What you are asked to do — For the listing beneath, state how many lines contain the string "export". Give the number by itself.

Records —
This is an optimization exercise on Yosys and OpenROAD, whose aim is a short achievable clock period and few clock cycles, not a production implementation.
Function was checked by simulation only, so behaviour that the tests miss may differ from the original.
Power is estimated from default activity; no workload was simulated.

$ cat flow/config.mk
export PLATFORM = sky130hd
export DESIGN_NAME = dcache_top
export DESIGN_NICKNAME = dcache_top
export VERILOG_FILES = /design/flow/design.v
export SDC_FILE = /design/flow/constraint.sdc
export NUM_CORES = 4
export LEC_CHECK = 0
export CAP_MARGIN = 20
export CORE_MARGIN = 2
export CORE_UTILIZATION = 40
export SETUP_SLACK_MARGIN = 0.2
export SLEW_MARGIN = 20
$ cat flow/constraint.sdc
create_clock -name core_clock -period 10.0 [get_ports {CLK}]
set_input_delay 2.0000 -clock core_clock [delete_from_list [all_inputs] [get_ports {CLK}]]
set_output_delay 2.0000 -clock core_clock [all_outputs]
set_load 0.01 [all_outputs]
$ cat flow/design.v
`timescale 1ns/1ps
`default_nettype none
module dcache_array (
    input  logic  CLK,
    input  logic  nRST,
    input  logic [2:0]  lookup_idx,
    input  logic [25:0]  lookup_tag,
    output logic  hit,
    output logic  hit_way,
    output logic  lru_way,
    input  logic  rd_way,
    output logic  rd_valid,
    output logic  rd_dirty,
    output logic [25:0]  rd_tag,
    output logic [31:0] rd_data0,
    output logic [31:0] rd_data1,
    input  logic  wr_en,
    input  logic [2:0]  wr_idx,
    input  logic  wr_way,
    input  logic  wr_valid,
    input  logic  wr_dirty,
    input  logic [25:0]  wr_tag,
    input  logic [31:0] wr_data0,
    input  logic [31:0] wr_data1,
    input  logic  wr_lru
);
    localparam int WORD_W     = 32;
    localparam int ADDR_W     = 32;
    localparam int BYTE_OFF_W = 2;
    localparam int BLK_OFF_W  = 1;
    localparam int IDX_W      = 3;
    localparam int TAG_W      = ADDR_W - IDX_W - BLK_OFF_W - BYTE_OFF_W;
    localparam int NUM_SETS    = 1 << IDX_W;
    localparam int NUM_WAYS    = 2;
    localparam int NUM_FRAMES  = NUM_SETS * NUM_WAYS;
    localparam int FRAME_IDX_W = $clog2(NUM_FRAMES) + 1;
    logic  valid_q [NUM_SETS][NUM_WAYS];
    logic  dirty_q [NUM_SETS][NUM_WAYS];
    logic [25:0]  tag_q   [NUM_SETS][NUM_WAYS];
    logic [31:0] data0_q [NUM_SETS][NUM_WAYS];
    logic [31:0] data1_q [NUM_SETS][NUM_WAYS];
    logic  lru_q   [NUM_SETS];
    logic match0;
    logic match1;
    assign match0 = valid_q[lookup_idx][0] && (tag_q[lookup_idx][0] == lookup_tag);
    assign match1 = valid_q[lookup_idx][1] && (tag_q[lookup_idx][1] == lookup_tag);
    assign hit     = match0 || match1;
    assign hit_way = match1;
    assign lru_way = lru_q[lookup_idx];
    assign rd_valid = valid_q[lookup_idx][rd_way];
    assign rd_dirty = dirty_q[lookup_idx][rd_way];
    assign rd_tag   = tag_q[lookup_idx][rd_way];
    assign rd_data0 = data0_q[lookup_idx][rd_way];
    assign rd_data1 = data1_q[lookup_idx][rd_way];
    always_ff @(posedge CLK, negedge nRST) begin
        if (!nRST) begin
            for (int s = 0; s < NUM_SETS; s++) begin
                lru_q[s] <= 1'b0;
                for (int w = 0; w < NUM_WAYS; w++) begin
                    valid_q[s][w] <= 1'b0;
                    dirty_q[s][w] <= 1'b0;
                    tag_q[s][w]   <= '0;
                    data0_q[s][w] <= '0;
                    data1_q[s][w] <= '0;
                end
            end
        end else if (wr_en) begin
            valid_q[wr_idx][wr_way] <= wr_valid;
            dirty_q[wr_idx][wr_way] <= wr_dirty;
            tag_q[wr_idx][wr_way]   <= wr_tag;
            data0_q[wr_idx][wr_way] <= wr_data0;
            data1_q[wr_idx][wr_way] <= wr_data1;
            lru_q[wr_idx]           <= wr_lru;
        end
    end
endmodule
`default_nettype wire
`timescale 1ns/1ps
`default_nettype none
module dcache_ctrl (
    input  logic  CLK,
    input  logic  nRST,
    input  logic  dmem_ren,
    input  logic  dmem_wen,
    input  logic [31:0] dmem_addr,
    input  logic [31:0] dmem_store,
    input  logic  halt,
    output logic  dhit,
    output logic [31:0] dmem_load,
    output logic  flushed,
    output logic  mem_ren,
    output logic  mem_wen,
    output logic [31:0] mem_addr,
    output logic [31:0] mem_store,
    input  logic [31:0] mem_load,
    input  logic  mem_wait,
    output logic [2:0]  lookup_idx,
    output logic [25:0]  lookup_tag,
    input  logic  hit,
    input  logic  hit_way,
    input  logic  lru_way,
    output logic  rd_way,
    input  logic  rd_valid,
    input  logic  rd_dirty,
    input  logic [25:0]  rd_tag,
    input  logic [31:0] rd_data0,
    input  logic [31:0] rd_data1,
    output logic  wr_en,
    output logic [2:0]  wr_idx,
    output logic  wr_way,
    output logic  wr_valid,
    output logic  wr_dirty,
    output logic [25:0]  wr_tag,
    output logic [31:0] wr_data0,
    output logic [31:0] wr_data1,
    output logic  wr_lru
);
    localparam int WORD_W     = 32;
    localparam int ADDR_W     = 32;
    localparam int BYTE_OFF_W = 2;
    localparam int BLK_OFF_W  = 1;
    localparam int IDX_W      = 3;
    localparam int TAG_W      = ADDR_W - IDX_W - BLK_OFF_W - BYTE_OFF_W;
    localparam int NUM_SETS    = 1 << IDX_W;
    localparam int NUM_WAYS    = 2;
    localparam int NUM_FRAMES  = NUM_SETS * NUM_WAYS;
    localparam int FRAME_IDX_W = $clog2(NUM_FRAMES) + 1;
    localparam logic [3:0] IDLE        = 4'd0;
    localparam logic [3:0] WRITEBACK1  = 4'd1;
    localparam logic [3:0] WRITEBACK2  = 4'd2;
    localparam logic [3:0] LOAD1       = 4'd3;
    localparam logic [3:0] LOAD2       = 4'd4;
    localparam logic [3:0] FLUSH_CHECK = 4'd5;
    localparam logic [3:0] FLUSH_WB1   = 4'd6;
    localparam logic [3:0] FLUSH_WB2   = 4'd7;
    localparam logic [3:0] FLUSHED     = 4'd8;
    logic [3:0] state, next_state;
    logic [FRAME_IDX_W-1:0] flush_cnt, next_flush_cnt;
    logic flushed_q;
    logic [25:0] cpu_tag;
    logic [2:0] cpu_idx;
    logic cpu_blk;
    logic cpu_req;
    logic flush_mode;
    logic flush_done;
    assign cpu_tag = dmem_addr[ADDR_W-1 -: TAG_W];
    assign cpu_idx = dmem_addr[BYTE_OFF_W + BLK_OFF_W +: IDX_W];
    assign cpu_blk = dmem_addr[BYTE_OFF_W];
    assign cpu_req = dmem_ren || dmem_wen;
    assign flush_mode = (state == FLUSH_CHECK) || (state == FLUSH_WB1)
                     || (state == FLUSH_WB2);
    assign flush_done = (flush_cnt == FRAME_IDX_W'(NUM_FRAMES));
    assign lookup_idx = flush_mode ? flush_cnt[IDX_W-1:0] : cpu_idx;
    assign lookup_tag = cpu_tag;
    assign rd_way = flush_mode ? flush_cnt[IDX_W]
                  : ((state == IDLE) && hit) ? hit_way : lru_way;
    assign dhit      = (state == IDLE) && cpu_req && hit && !halt;
    assign dmem_load = cpu_blk ? rd_data1 : rd_data0;
    assign flushed   = flushed_q;
    always_comb begin
        next_state     = state;
        next_flush_cnt = flush_cnt;
        case (state)
            IDLE: begin
                if (halt) begin
                    next_state = FLUSH_CHECK;
                end else if (cpu_req && !hit) begin
                    next_state = rd_dirty ? WRITEBACK1 : LOAD1;
                end
            end
            WRITEBACK1:  if (!mem_wait) next_state = WRITEBACK2;
            WRITEBACK2:  if (!mem_wait) next_state = LOAD1;
            LOAD1:       if (!mem_wait) next_state = LOAD2;
            LOAD2:       if (!mem_wait) next_state = IDLE;
            FLUSH_CHECK: begin
                if (flush_done) begin
                    next_state = FLUSHED;
                end else if (rd_valid && rd_dirty) begin
                    next_state = FLUSH_WB1;
                end else begin
                    next_flush_cnt = flush_cnt + 1'b1;
                end
            end
            FLUSH_WB1:   if (!mem_wait) next_state = FLUSH_WB2;
            FLUSH_WB2: begin
                if (!mem_wait) begin
                    next_state     = FLUSH_CHECK;
                    next_flush_cnt = flush_cnt + 1'b1;
                end
            end
            FLUSHED:     next_state = FLUSHED;
            default:     next_state = IDLE;
        endcase
    end
    always_comb begin
        mem_ren   = 1'b0;
        mem_wen   = 1'b0;
        mem_addr  = '0;
        mem_store = '0;
        wr_en    = 1'b0;
        wr_idx   = lookup_idx;
        wr_way   = rd_way;
        wr_valid = rd_valid;
        wr_dirty = rd_dirty;
        wr_tag   = rd_tag;
        wr_data0 = rd_data0;
        wr_data1 = rd_data1;
        wr_lru   = lru_way;
        case (state)
            IDLE: begin
                if (dhit) begin
                    wr_en  = 1'b1;
                    wr_lru = ~hit_way;
                    if (dmem_wen) begin
                        wr_dirty = 1'b1;
                        if (cpu_blk) begin
                            wr_data1 = dmem_store;
                        end else begin
                            wr_data0 = dmem_store;
                        end
                    end
                end
            end
            WRITEBACK1, FLUSH_WB1: begin
                mem_wen   = 1'b1;
                mem_addr  = {rd_tag, lookup_idx, 1'b0, {BYTE_OFF_W{1'b0}}};
                mem_store = rd_data0;
            end
            WRITEBACK2, FLUSH_WB2: begin
                mem_wen   = 1'b1;
                mem_addr  = {rd_tag, lookup_idx, 1'b1, {BYTE_OFF_W{1'b0}}};
                mem_store = rd_data1;
                if ((state == FLUSH_WB2) && !mem_wait) begin
                    wr_en    = 1'b1;
                    wr_valid = 1'b0;
                    wr_dirty = 1'b0;
                end
            end
            LOAD1: begin
                mem_ren  = 1'b1;
                mem_addr = {cpu_tag, cpu_idx, 1'b0, {BYTE_OFF_W{1'b0}}};
                if (!mem_wait) begin
                    wr_en    = 1'b1;
                    wr_valid = 1'b0;
                    wr_dirty = 1'b0;
                    wr_tag   = cpu_tag;
                    wr_data0 = mem_load;
                end
            end
            LOAD2: begin
                mem_ren  = 1'b1;
                mem_addr = {cpu_tag, cpu_idx, 1'b1, {BYTE_OFF_W{1'b0}}};
                if (!mem_wait) begin
                    wr_en    = 1'b1;
                    wr_valid = 1'b1;
                    wr_dirty = 1'b0;
                    wr_tag   = cpu_tag;
                    wr_data1 = mem_load;
                end
            end
            default: begin
            end
        endcase
    end
    always_ff @(posedge CLK, negedge nRST) begin
        if (!nRST) begin
            state     <= IDLE;
            flush_cnt <= '0;
            flushed_q <= 1'b0;
        end else begin
            state     <= next_state;
            flush_cnt <= next_flush_cnt;
            flushed_q <= (next_state == FLUSHED);
        end
    end
endmodule
`default_nettype wire
`timescale 1ns/1ps
`default_nettype none
module dcache_top (
    input  logic  CLK,
    input  logic  nRST,
    input  logic  dmem_ren,
    input  logic  dmem_wen,
    input  logic [31:0] dmem_addr,
    input  logic [31:0] dmem_store,
    input  logic  halt,
    output logic  dhit,
    output logic [31:0] dmem_load,
    output logic  flushed,
    output logic  mem_ren,
    output logic  mem_wen,
    output logic [31:0] mem_addr,
    output logic [31:0] mem_store,
    input  logic [31:0] mem_load,
    input  logic  mem_wait
);
    localparam int WORD_W     = 32;
    localparam int ADDR_W     = 32;
    localparam int BYTE_OFF_W = 2;
    localparam int BLK_OFF_W  = 1;
    localparam int IDX_W      = 3;
    localparam int TAG_W      = ADDR_W - IDX_W - BLK_OFF_W - BYTE_OFF_W;
    localparam int NUM_SETS    = 1 << IDX_W;
    localparam int NUM_WAYS    = 2;
    localparam int NUM_FRAMES  = NUM_SETS * NUM_WAYS;
    localparam int FRAME_IDX_W = $clog2(NUM_FRAMES) + 1;
    logic [2:0]  lookup_idx;
    logic [25:0]  lookup_tag;
    logic  hit;
    logic  hit_way;
    logic  lru_way;
    logic  rd_way;
    logic  rd_valid;
    logic  rd_dirty;
    logic [25:0]  rd_tag;
    logic [31:0] rd_data0;
    logic [31:0] rd_data1;
    logic  wr_en;
    logic [2:0]  wr_idx;
    logic  wr_way;
    logic  wr_valid;
    logic  wr_dirty;
    logic [25:0]  wr_tag;
    logic [31:0] wr_data0;
    logic [31:0] wr_data1;
    logic  wr_lru;
    dcache_array u_array (
        .CLK        (CLK),
        .nRST       (nRST),
        .lookup_idx (lookup_idx),
        .lookup_tag (lookup_tag),
        .hit        (hit),
        .hit_way    (hit_way),
        .lru_way    (lru_way),
        .rd_way     (rd_way),
        .rd_valid   (rd_valid),
        .rd_dirty   (rd_dirty),
        .rd_tag     (rd_tag),
        .rd_data0   (rd_data0),
        .rd_data1   (rd_data1),
        .wr_en      (wr_en),
        .wr_idx     (wr_idx),
        .wr_way     (wr_way),
        .wr_valid   (wr_valid),
        .wr_dirty   (wr_dirty),
        .wr_tag     (wr_tag),
        .wr_data0   (wr_data0),
        .wr_data1   (wr_data1),
        .wr_lru     (wr_lru)
    );
    dcache_ctrl u_ctrl (
        .CLK        (CLK),
        .nRST       (nRST),
        .dmem_ren   (dmem_ren),
        .dmem_wen   (dmem_wen),
        .dmem_addr  (dmem_addr),
        .dmem_store (dmem_store),
        .halt       (halt),
        .dhit       (dhit),
        .dmem_load  (dmem_load),
        .flushed    (flushed),
        .mem_ren    (mem_ren),
        .mem_wen    (mem_wen),
        .mem_addr   (mem_addr),
        .mem_store  (mem_store),
        .mem_load   (mem_load),
        .mem_wait   (mem_wait),
        .lookup_idx (lookup_idx),
        .lookup_tag (lookup_tag),
        .hit        (hit),
        .hit_way    (hit_way),
        .lru_way    (lru_way),
        .rd_way     (rd_way),
        .rd_valid   (rd_valid),
        .rd_dirty   (rd_dirty),
        .rd_tag     (rd_tag),
        .rd_data0   (rd_data0),
        .rd_data1   (rd_data1),
        .wr_en      (wr_en),
        .wr_idx     (wr_idx),
        .wr_way     (wr_way),
        .wr_valid   (wr_valid),
        .wr_dirty   (wr_dirty),
        .wr_tag     (wr_tag),
        .wr_data0   (wr_data0),
        .wr_data1   (wr_data1),
        .wr_lru     (wr_lru)
    );
endmodule
`default_nettype wire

Output for this task — 12